Prevent secondary infection
- Keep lesions clean with mild soap and water twice daily.
- Cover large, open areas with sterile gauze if they are likely to be scratched.
- Watch for redness, warmth, or pus—promptly seek care if these appear.
Psychosocial aspects
- Explain the condition to family members, especially children, to reduce anxiety.
- Encourage short, frequent breaks from school or work if itching interferes with concentration.
Prevention
Because CLM is acquired through skin contact with contaminated environments, prevention focuses on barrier protection and hygiene.

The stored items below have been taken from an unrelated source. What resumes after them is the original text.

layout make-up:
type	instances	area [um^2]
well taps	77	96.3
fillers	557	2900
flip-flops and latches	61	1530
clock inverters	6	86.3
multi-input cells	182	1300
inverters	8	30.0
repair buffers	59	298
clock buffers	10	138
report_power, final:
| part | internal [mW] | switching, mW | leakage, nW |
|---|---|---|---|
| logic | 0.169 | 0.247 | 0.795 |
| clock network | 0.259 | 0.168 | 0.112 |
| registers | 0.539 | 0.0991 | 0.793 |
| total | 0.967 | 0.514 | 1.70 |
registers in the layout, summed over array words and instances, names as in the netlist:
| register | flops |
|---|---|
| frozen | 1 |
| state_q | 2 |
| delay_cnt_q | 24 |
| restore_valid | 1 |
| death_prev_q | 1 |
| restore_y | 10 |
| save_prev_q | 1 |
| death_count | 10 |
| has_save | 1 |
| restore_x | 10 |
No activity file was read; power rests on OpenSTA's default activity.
**config.mk**
```make
export PLATFORM = sky130hd
export DESIGN_NAME = vrf_wb_arbiter
export DESIGN_NICKNAME = d
export VERILOG_FILES = /design/src/rtl/core_pkg.sv /design/src/rtl/vrf_wb_arbiter_rr_picker.sv /design/src/rtl/vrf_wb_arbiter.sv
export SDC_FILE = /design/constraint.sdc
export NUM_CORES = 1
export LEC_CHECK = 0
export CAP_MARGIN = 20
export CORE_MARGIN = 2
export CORE_UTILIZATION = 25
export DETAILED_ROUTE_END_ITERATION = 7
export PLACE_DENSITY = 0.61
export SYNTH_ARGS = -nofsm -noshare
export SYNTH_HDL_FRONTEND = slang
export SYNTH_SLANG_ARGS = --single-unit
```
**constraint.sdc**
```tcl
create_clock -name clk_i -period 3.66 [get_ports clk_i]
set_input_delay 0.732 -clock clk_i [delete_from_list [all_inputs] [get_ports clk_i]]
set_output_delay 0.732 -clock clk_i [all_outputs]
set_load 0.005 [all_outputs]
```
### src/rtl/arith_pkg.sv
// rtl/arith_pkg.sv - shared arithmetic-unit encodings and constants.
package arith_pkg;

    localparam logic [1:0] ST_IDLE = 2'd0;
    localparam logic [1:0] ST_CALC = 2'd1;
    localparam logic [1:0] ST_DONE = 2'd2;

    typedef enum logic [1:0] {
        S_IDLE = ST_IDLE,
        S_CALC = ST_CALC,
        S_DONE = ST_DONE
    } state_e;

    localparam int MAX_WIDTH = 128;

    function automatic logic [MAX_WIDTH-1:0] div0_quot(input int unsigned width);
        return {MAX_WIDTH{1'b1}} >> (MAX_WIDTH - width);
    endfunction

endpackage

### src/rtl/cla.sv
// rtl/cla.sv - carry-lookahead adder, 4-bit lookahead groups chained by group carry.
module cla #(
    parameter int W = 32
) (
    input  logic [W-1:0] a,
    input  logic [W-1:0] b,
    input  logic         ci,
    output logic [W-1:0] s,
    output logic         co
);

    logic [W-1:0] p;
    logic [W-1:0] g;
    logic [W:0]   c;

    assign p = a ^ b;
    assign g = a & b;

    // Bit carries inside a group depend only on the group carry-in.
    always_comb begin
        logic cg;
        logic gr;
        logic pr;
        c    = '0;
        c[0] = ci;
        cg   = ci;
        gr   = 1'b0;
        pr   = 1'b1;
        for (int base = 0; base < W; base += 4) begin
            gr = 1'b0;
            pr = 1'b1;
            for (int k = 0; k < 4; k++) begin
                if (base + k < W) begin
                    gr = g[base+k] | (p[base+k] & gr);
                    pr = p[base+k] & pr;
                    c[base+k+1] = gr | (pr & cg);
                end
            end
            cg = gr | (pr & cg);
        end
    end

    assign s  = p ^ c[W-1:0];
    assign co = c[W];

endmodule

### src/rtl/div_step.sv
// rtl/div_step.sv - one restoring-division iteration: WIDTH+1-bit trial subtract and select.
module div_step #(
    parameter int W = 32
) (
    input  logic [W:0]   rem_shift,
    input  logic [W-1:0] divisor,
    output logic [W-1:0] rem_next,
    output logic         q_bit
);

    logic [W:0] diff;
    logic       no_borrow;

    cla #(.W(W+1)) u_sub (
        .a  (rem_shift),
        .b  (~{1'b0, divisor}),
        .ci (1'b1),
        .s  (diff),
        .co (no_borrow)
    );

    // rem_shift < 2*divisor, so a successful subtract always leaves diff[W] clear.
    assign q_bit    = no_borrow & ~diff[W];
    assign rem_next = q_bit ? diff[W-1:0] : rem_shift[W-1:0];

endmodule

### src/rtl/seq_divider.sv
// rtl/seq_divider.sv - radix-2 restoring sequential divider; SEQ_DIVIDER_SIGNED_EN enables two's-complement operands.
module seq_divider
    import arith_pkg::*;
#(
    parameter int WIDTH = 32,
    parameter int CNT_W = $clog2(WIDTH + 1)
) (
    input  logic             clk,
    input  logic             rst,
    input  logic             in_valid,
    output logic             in_ready,
    input  logic [WIDTH-1:0] dividend,
    input  logic [WIDTH-1:0] divisor,
    output logic             out_valid,
    input  logic             out_ready,
    output logic [WIDTH-1:0] quotient,
    output logic [WIDTH-1:0] remainder,
    output logic             div_by_zero
);

    localparam logic [WIDTH-1:0] DIV0_Q = WIDTH'(div0_quot(WIDTH));

    state_e           state_q, state_d;
    logic [CNT_W-1:0] cnt_q, cnt_d;
    logic [WIDTH-1:0] rem_q, rem_d;
    logic [WIDTH-1:0] quot_q, quot_d;
    logic [WIDTH-1:0] dvsr_q, dvsr_d;
    logic [WIDTH-1:0] res_quot_q, res_quot_d;
    logic [WIDTH-1:0] res_rem_q, res_rem_d;
    logic             dbz_q, dbz_d;

    logic [WIDTH-1:0] step_rem;
    logic             step_bit;
    logic [WIDTH-1:0] quot_step;
    logic [WIDTH-1:0] a_mag;
    logic [WIDTH-1:0] b_mag;
    logic [WIDTH-1:0] fin_quot;
    logic [WIDTH-1:0] fin_rem;

    div_step #(.W(WIDTH)) u_step (
        .rem_shift ({rem_q, quot_q[WIDTH-1]}),
        .divisor   (dvsr_q),
        .rem_next  (step_rem),
        .q_bit     (step_bit)
    );

    assign quot_step = {quot_q[WIDTH-2:0], step_bit};

`ifdef SEQ_DIVIDER_SIGNED_EN
    logic neg_quot_q, neg_quot_d;
    logic neg_rem_q, neg_rem_d;

    assign a_mag    = dividend[WIDTH-1] ? -dividend : dividend;
    assign b_mag    = divisor[WIDTH-1]  ? -divisor  : divisor;
    // Truncation toward zero: remainder follows the dividend's sign.
    assign fin_quot = neg_quot_q ? -quot_step : quot_step;
    assign fin_rem  = neg_rem_q  ? -step_rem  : step_rem;

    always_comb begin
        neg_quot_d = neg_quot_q;
        neg_rem_d  = neg_rem_q;
        if (state_q == S_IDLE && in_valid) begin
            neg_quot_d = dividend[WIDTH-1] ^ divisor[WIDTH-1];
            neg_rem_d  = dividend[WIDTH-1];
        end
    end

    always_ff @(posedge clk) begin
        if (rst) begin
            neg_quot_q <= 1'b0;
            neg_rem_q  <= 1'b0;
        end else begin
            neg_quot_q <= neg_quot_d;
            neg_rem_q  <= neg_rem_d;
        end
    end
`else
    assign a_mag    = dividend;
    assign b_mag    = divisor;
    assign fin_quot = quot_step;
    assign fin_rem  = step_rem;
`endif

    always_comb begin
        state_d    = state_q;
        cnt_d      = cnt_q;
        rem_d      = rem_q;
        quot_d     = quot_q;
        dvsr_d     = dvsr_q;
        res_quot_d = res_quot_q;
        res_rem_d  = res_rem_q;
        dbz_d      = dbz_q;
        unique case (state_q)
            S_IDLE: begin
                if (in_valid) begin
                    if (divisor == '0) begin
                        res_quot_d = DIV0_Q;
                        res_rem_d  = dividend;
                        dbz_d      = 1'b1;
                        state_d    = S_DONE;
                    end else begin
                        rem_d   = '0;
                        quot_d  = a_mag;
                        dvsr_d  = b_mag;
                        cnt_d   = CNT_W'(WIDTH);
                        dbz_d   = 1'b0;
                        state_d = S_CALC;
                    end
                end
            end
            S_CALC: begin
                rem_d  = step_rem;
                quot_d = quot_step;
                cnt_d  = cnt_q - CNT_W'(1);
                // Final iteration writes the (sign-corrected) result straight into the output registers.
                if (cnt_q == CNT_W'(1)) begin
                    res_quot_d = fin_quot;
                    res_rem_d  = fin_rem;
                    state_d    = S_DONE;
                end
            end
            S_DONE: begin
                if (out_ready) begin
                    state_d = S_IDLE;
                end
            end
            default: state_d = S_IDLE;
        endcase
    end

    always_ff @(posedge clk) begin
        if (rst) begin
            state_q    <= S_IDLE;
            cnt_q      <= '0;
            rem_q      <= '0;
            quot_q     <= '0;
            dvsr_q     <= '0;
            res_quot_q <= '0;
            res_rem_q  <= '0;
            dbz_q      <= 1'b0;
        end else begin
            state_q    <= state_d;
            cnt_q      <= cnt_d;
            rem_q      <= rem_d;
            quot_q     <= quot_d;
            dvsr_q     <= dvsr_d;
            res_quot_q <= res_quot_d;
            res_rem_q  <= res_rem_d;
            dbz_q      <= dbz_d;
        end
    end

    assign in_ready    = (state_q == S_IDLE);
    assign out_valid   = (state_q == S_DONE);
    assign quotient    = res_quot_q;
    assign remainder   = res_rem_q;
    assign div_by_zero = dbz_q;

endmodule

### config.mk
export PLATFORM = sky130hd
export DESIGN_NAME = seq_divider
export DESIGN_NICKNAME = d
export VERILOG_FILES = /design/src/rtl/arith_pkg.sv /design/src/rtl/cla.sv /design/src/rtl/div_step.sv /design/src/rtl/seq_divider.sv
export SDC_FILE = /design/constraint.sdc
export NUM_CORES = 1
export LEC_CHECK = 0
export CORE_MARGIN = 3
export CORE_UTILIZATION = 45
export CTS_BUF_LIST = sky130_fd_sc_hd__clkbuf_8
export CTS_CLUSTER_DIAMETER = 100
export CTS_CLUSTER_SIZE = 16
export DETAILED_ROUTE_END_ITERATION = 8
export DONT_BUFFER_PORTS = 1
export PLACE_DENSITY = 0.62
export SETUP_SLACK_MARGIN = 0.2
export SLEW_MARGIN = 10
export SYNTH_ARGS = -nofsm -noshare
export SYNTH_HDL_FRONTEND = slang
export SYNTH_HIERARCHICAL = 1
export SYNTH_SLANG_ARGS = --single-unit
### constraint.sdc
create_clock -name clk -period 5.65 [get_ports clk]
set_input_delay 0.565 -clock clk [delete_from_list [all_inputs] [get_ports clk]]
set_output_delay 0.565 -clock clk [all_outputs]
set_load 0.05 [all_outputs]
==> results.cfg, run 1 <==
[status]
status = complete, no violations

[sta]
finalSetupViolCount = 0
fin_ws_ns = 1.42
slew_headroom_pct = 34.4
post-route-period-util_pct = 74.8
finClkSkew_ns = 0.0118
hold_viol = 0
timing.hold.ws_ns = 0.188
max_freq_mhz = 236
tightestPinTransition_ns = 0.982
rsz0062_at_grt = false
tns_ns = 0
fin_crit_ns = 4.23
maxSlewViolCount = 0

[critical_path]
cpPeakStageDelay_ns = 0.52
arrival_ns = 4.54
path_depth = 17
r2r_cells = 17
crit_family = compound AO/OA/AOI/OAI gates
cp_slowest_cell = nand2b_4
r2r_end = remainder[31]
critPathLaunchType = flop
worstSetupPathType = reg2reg
cp_cell_sequence = inv_1 > ha_1 > a21o_1 > a21o_1 > a221oi_2 > o22a_1 > o31ai_4 > o211ai_2 > nand3b_2 > a21oi_1 > fa_1 > inv_1 > nand2b_4 > mux2_2 > nand2_1 > a21boi_0 > a211oi_1
reg2reg_from = dvsr_q[17]
critPathBufInv = 2
ff2ff_setup_slack_ns = 1.42
crit_path_end_kind = flop
cp_max_fo = 33
cp_data_required_time_ns = 5.97
crit_start = dvsr_q[17]
cp-endpoint = remainder[31]

[power]
power_density_nw_per_um2 = 276
internal_power_mw = 1.80
clockPowerShare_pct = 34.3
share_comb_of_total_power_pct = 13.2
p_sw_share_pct = 29.2
p_sw_mw = 0.743
p_leak_nw = 3.87
ir_worst_vdd_mv = 0.121
power_frac_seq_pct = 52.5

[run]
cap_violations = 0

[synthesis]
synth_top_area_share_pct = 38.7
ys_ff_latch = 169
syn_area_um2 = 8740
syn_inst = 988
async_flop_share_pct = 0
ys.flop_type = dfxtp_1
syn_avg_cell_area_um2 = 8.85
ys_warn_count = 6
synth.area.top_cells = dfxtp_1 (39%), mux2i_1 (7.3%), nor3_1 (5.8%)
synth_edf_count = 0
yosysTopAreaCell = dfxtp_1
yosys.cell_types.count = 55
ys_seq_area_share_pct = 38.7

[global_route]
antenna_found_initial = 0
grt_pass1_wl_um = 35000
grtUsageTotal_pct = 20.2
grt_pass1_vias = 6160
gr-total-overflow = 0
grt_max_degree = 170

[routing]
drt_iter0_drc = 405
vias = 6698
routedWlPerCell_um = 17.8
drt_pre_antenna_iters = 6
wirelength_um = 21700
drt-vias-per-instance = 5.50
drc = 0
antenna_left = 0

[floorplanning]
die_y_um = 145
io_pins = 135
die_x_um = 145
start_util_pct = 46.3
rows = 50
coreArea_um2 = 18900
dieArea_um2 = 21100

[finish]
antenna_cells = 0
design_area_um2 = 9220
num-nets-final = 1056
drive_gt1_share_pct = 9.09
syn_to_final_growth_pct = 5.48

[place]
io_buffer_count = 0
hpwl_um = 14900
place_worst_setup_slack_ns = 1.46
place_area_um2 = 8830
gp_congestion = 0.842

[clocking]
clkTransAtPathRegs_ns = 0.09
cts_tree = done
numCtsBuffers = 17
root_buffer = clkbuf_8
worstSkewPairLatency_ns = 0.45
clockBufferDepth = 2
h-tree-depth = 4
cts_setup_buffers = 0
cts_resized = 0
cts_sinks = 169
holdBufCountCts = 0

[hold_path]
holdCritPathClass = in2reg
==> metal layers <==
metal | vias up | track usage, % | routed length [um]
li1 | 3395 | - | -
met1 | 3137 | 29.8 | 10900
met2 | 154 | 28.6 | 9020
met3 | 12 | 6.51 | 1510
met4 | 0 | 5.22 | 312
met5 | - | 0 | 0
==> through the flow <==
step	instances	utilization (%)	power, mW
floorplan	991	-	1.65
global placement	1186	46.7	1.70
detailed placement	1186	46.7	1.70
CTS	1217	48.8	2.57
global route	1217	48.8	2.68
finish	1217	48.8	2.54
==> worst register-to-register path: stages, from the launching register on <==
cell,delay (ns)
dfxtp_1,0.34
inv_1,0.04
ha_1,0.34
a21o_1,0.18
a21o_1,0.18
a221oi_2,0.28
o22a_1,0.24
o31ai_4,0.10
o211ai_2,0.20
nand3b_2,0.11
a21oi_1,0.20
fa_1,0.44
inv_1,0.07
nand2b_4,0.52
mux2_2,0.43
nand2_1,0.12
a21boi_0,0.22
a211oi_1,0.10
==> logic make-up after synthesis <==
logic type / after synthesis / share of synthesized area, %
xor+xnor: 21 / 2.10
flops: 169 / 38.7
mux: 96 / 12.7
buf+inv: 125 / 6.36
fa+ha+maj: 43 / 6.93
other cells: 1 / 0.0429
simple gates: 340 / 18.0
compound gates: 193 / 15.2
==> power groups by stage <==
stage	Sequential [mW]	Clock [mW]	Combinational [mW]
6_report	1.34	0.872	0.336
5_1_grt	1.34	0.948	0.382
4_1_cts	1.34	0.897	0.339
3_5_place_dp	1.36	0	0.337
3_3_place_gp	1.36	0	0.335
2_1_floorplan	1.35	0	0.304
==> how the worst min path moves through the flow <==
stage / startpoint / endpoint / slack, ns / depth (start not counted)
global route: rst / quot_q[24] / 0.13 / 1
finish: rst / quotient[24] / 0.19 / 1
global placement: rem_q[31] / rem_q[31] / 0.45 / 2
floorplan: rem_q[31] / rem_q[31] / 0.45 / 2
detailed placement: rem_q[31] / rem_q[31] / 0.46 / 2
CTS: rst / quot_q[24] / 0.15 / 1
==> flip-flops by register name (all words and copies together), names as in the netlist <==
name         flops
remainder       32
state_q          2
quot_q          32
dvsr_q          32
rem_q           32
div_by_zero      1
cnt_q            6
quotient        32
==> cell type report <==
type                       count  area, um^2
clock buffer                  18         248
clock inverter                13         145
fill                        1833        9670
inverter                      51         191
multi-input combinational    697        4860
sequential                   169        3380
tap                          260         325
timing repair buffer           9        67.6
==> synth_stat cells (3+ instances only) <==
cell type and instances:
xnor2_1 9, mux2_2 3, buf_2 12, xor2_1 12, ha_1 34, inv_1 50
o21a_1 3, a21o_1 12, mux2_4 29, fa_1 9, nand4_1 3, nand2_1 45
nor3_1 101, nor2b_1 4, dfxtp_1 169, buf_4 11, o21ai_0 3, buf_6 4
nor2_1 114, o21bai_1 3, nor4_1 10, mux2i_1 64, o21ai_1 4, a21oi_1 57
nand3_1 43, a211oi_1 66, nand2b_1 6, clkbuf_1 46, a21boi_0 32
==> placed cells by master, fill, tap and decap left out, types with 32 or more instances in the layout <==
cell type    n
nor2_1     113
a21boi_0    32
nor3_1     101
nand2_1     45
inv_1       51
a211oi_1    66
dfxtp_1    169
a21oi_1     57
ha_1        34
mux2i_1     64
nand3_1     43
Note: power is estimated with default switching activity, not from simulation.
==> run 2, diff against run 1 <==
--- a/config.mk
+++ b/config.mk
@@ -12,7 +12,7 @@
 export CTS_CLUSTER_SIZE = 16
 export DETAILED_ROUTE_END_ITERATION = 8
 export DONT_BUFFER_PORTS = 1
-export PLACE_DENSITY = 0.62
+export PLACE_DENSITY = 0.64
 export SETUP_SLACK_MARGIN = 0.2
 export SLEW_MARGIN = 10
 export SYNTH_ARGS = -nofsm -noshare
==> constraint.sdc (replaced) <==
create_clock -name clk -period 3.5 [get_ports clk]
set_input_delay 0.35 -clock clk [delete_from_list [all_inputs] [get_ports clk]]
set_output_delay 0.35 -clock clk [all_outputs]
set_load 0.05 [all_outputs]
==> results.cfg, run 2 (synthesized netlist as in run 1, its figures left out) <==
[floorplanning]
rows = 50
coreArea_um2 = 18900
die_x_um = 145
die_y_um = 145
start_util_pct = 46.3
dieArea_um2 = 21100
io_pins = 135

[power]
ir_worst_vdd_mv = 0.221
power_density_nw_per_um2 = 376
p_sw_mw = 1.31
finalPower_mw = 4.29
clockPowerShare_pct = 31.8
share_comb_of_total_power_pct = 17.9
p_sw_share_pct = 30.4
power_frac_seq_pct = 50.3
internal_power_mw = 2.99
p_leak_nw = 5.09

[finish]
layout_common_cells = dfxtp_1 (156), nor2_1 (112), dlygate4sd3_1 (102)
post-route-util_pct = 60.5
multi_input_area_um2 = 5360
drive_gt1_share_pct = 24.1
nFillCells = 1644
final_common_cell = dfxtp_1
num-nets-final = 1233
syn_to_final_growth_pct = 30.7
design_area_um2 = 11400
antenna_cells = 0
regArea_um2 = 3400

[routing]
antenna_left = 0
drt_iter0_drc = 455
routedWlPerCell_um = 17.2
drc = 0
drt-vias-per-instance = 5.40
drt_pre_antenna_iters = 5
vias = 7531
wirelength_um = 24000

[critical_path]
critPathLaunchType = flop
cp_cell_sequence = inv_2 > ha_4 > a21o_1 > a21o_1 > a221oi_2 > o22a_1 > o31ai_4 > o211ai_2 > nand3b_4 > a21oi_4 > fa_1 > inv_1 > nand2b_4 > clkbuf_16 > mux2_4 > nand2_2 > a21boi_2 > a211oi_1
arrival_ns = 4.02
critPathBufInv = 3
cpMostUsedCell = a21o_1
cp_max_fo = 6
crit_path_end_kind = flop
cpPeakStageDelay_ns = 0.42
worstSetupPathType = reg2reg
crit_family = compound AO/OA/AOI/OAI gates
cp_slowest_cell = fa_1
cp_data_required_time_ns = 3.82

[place]
place_worst_setup_slack_ns = -0.0770
place_area_um2 = 9560
gp_congestion = 0.864
hpwl_um = 15500
io_buffer_count = 0

[sta]
fin_crit_ns = 3.70
timing.hold.ws_ns = -0.0373
fin_ws_ns = -0.196
finClkSkew_ns = 0.0100
hold_viol = 5
tightestPinTransition_ns = 0.992
maxSlewViolCount = 0
max_freq_mhz = 271
slew_headroom_pct = 33.8
rsz0062_at_grt = true
post-route-period-util_pct = 106
finalSetupViolCount = 55

[hold_path]
holdCritPathClass = in2reg

[global_route]
grt_pass1_wl_um = 38700
grt_max_degree = 170
antenna_found_initial = 0
grtUsageTotal_pct = 22.0
grt_pass1_vias = 7315
gr-total-overflow = 0

[clocking]
worstSkewPairLatency_ns = 0.46
cts_sinks = 169
numCtsBuffers = 17
holdBufCountCts = 102
clkTransAtPathRegs_ns = 0.09
root_buffer = clkbuf_8
h-tree-depth = 4
cts_tree = done
clockBufferDepth = 2

[run]
cap_violations = 0

[status]
status = complete, but fails checks
violations = hold timing, setup timing
-- run 2: through the flow --
step / setup TNS [ns] / std cells
after floorplan: 0 / 991
after global routing: -16.89 / 1395
after global placement: -0.0564 / 1254
final: -6.13 / 1395
after detailed placement: -0.883 / 1254
after CTS: -0.593 / 1390
-- run 2: worst register-to-register path: cells and delay by family (launching register included) --
kind                       cells  cell delay (ns)
and+or+nand+nor                3             0.41
buffers and inverters          3             0.30
DFF                            1             0.35
AOI/OAI and AO/OA              9             1.56
adders and majority gates      2             0.63
muxes                          1             0.30
-- run 2: worst paths after layout --
kind | from | end | slack, ns | cells past startpoint
min | rst | remainder[17] | -0.04 | 1
max reg2reg | dvsr_q[17] | remainder[30] | -0.20 | 18
max | dvsr_q[17] | remainder[30] | -0.20 | 18
min reg2reg | rem_q[31] | rem_q[31] | 0.49 | 2
-- run 2: power by group through the flow --
| stage | sequential [mW] | combinational [mW] | clock [mW] |
|---|---|---|---|
| 3_5_place_dp | 2.20 | 0.612 | 0 |
| 6_report | 2.16 | 0.771 | 1.36 |
| 2_1_floorplan | 2.18 | 0.510 | 0 |
| 5_1_grt | 2.17 | 0.854 | 1.48 |
| 4_1_cts | 2.16 | 0.731 | 1.40 |
| 3_3_place_gp | 2.20 | 0.601 | 0 |
-- run 2: per-layer routing --
layer	share of wire [%]	vias to the layer above	track usage, %
met5	0	-	0
met4	1.8	0	6.27
met3	6.7	34	6.17
met2	45	185	32.9
met1	47	3574	31.1
li1	-	3738	-
-- run 2: what timing repair did --
item,in CTS,in global routing
hold endpoints to repair,168,66
gates resized for setup,21,75
endpoints found under the setup margin,64,66
gates cloned,0,2
setup buffers,2,3
pin swaps,0,16
-- run 2: cell type report --
type	count	share of cell area, %
Inverter	51	1.69
Clock buffer	17	2.05
Sequential cell	169	29.8
Timing Repair Buffer	186	15.6
Clock inverter	15	1.23
Multi-Input combinational cell	697	46.9
Tap cell	260	2.85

- Wear protective footwear: Sandals or flip‑flops are inadequate on beaches; use waterproof shoes or boots when walking on sand, soil, or wet grass.
- Limit barefoot play: Encourage children to wear shoes in playgrounds, sandboxes, and farms.
- Maintain pet health: Deworm dogs and cats every 3–6 months per veterinary guidance; promptly clean up pet feces.
- Environmental sanitation: Use proper waste disposal, especially in rural communities; public health campaigns to keep beaches clean.
- Dry clothing: Avoid wearing damp swimwear or towels for extended periods; change into dry clothes promptly.
- Use barrier creams: Zinc‑oxide or petroleum‑jelly can provide a temporary skin barrier when footwear is not possible.
Complications
While CLM is usually self‑limited, untreated or severe disseminated disease can lead to:
- Secondary bacterial infection: Impetigo, cellulitis, or abscesses requiring antibiotics.
- Hyperinfection syndrome: Extremely rare; larvae penetrate deeper tissues, potentially affecting the lungs or gastrointestinal tract in immunocompromised hosts.
- Chronic pruritus: Persistent itching may cause skin thickening (lichenification) or psychosocial distress.
- Scarring: Prolonged inflammation can leave hyperpigmented or atrophic scars at healed sites.
When to Seek Emergency Care
- Rapid spreading of redness or swelling accompanied by fever (>38 °C / 100.4 °F).
- Severe pain, throbbing or deep tissue tenderness beyond the skin lesions.
- Signs of systemic infection: chills, vomiting, shortness of breath.
- Sudden appearance of multiple, large bullae that rupture quickly.
- Neurologic symptoms such as weakness, numbness, or difficulty breathing (extremely rare but may indicate larval migration to deeper structures).
If you have a weakened immune system (e.g., HIV, on chemotherapy), seek prompt medical evaluation even for milder symptoms.
References
- Centers for Disease Control and Prevention (CDC). “Hookworm Infection (Cutaneous Larva Migrans).” Updated 2023.
- Mayo Clinic. “Cutaneous larva migrans.” Patient Care & Health Information, 2022.
- World Health Organization (WHO). “Soil‑transmitted helminth infections.” Fact sheet, 2021.
- Cleveland Clinic. “Cutaneous Larva Migrans (CLM) – Diagnosis & Treatment.” 2023.
- Hotez PJ, et al. “Neglected tropical diseases in the United States.” New England Journal of Medicine. 2020;382:268‑277.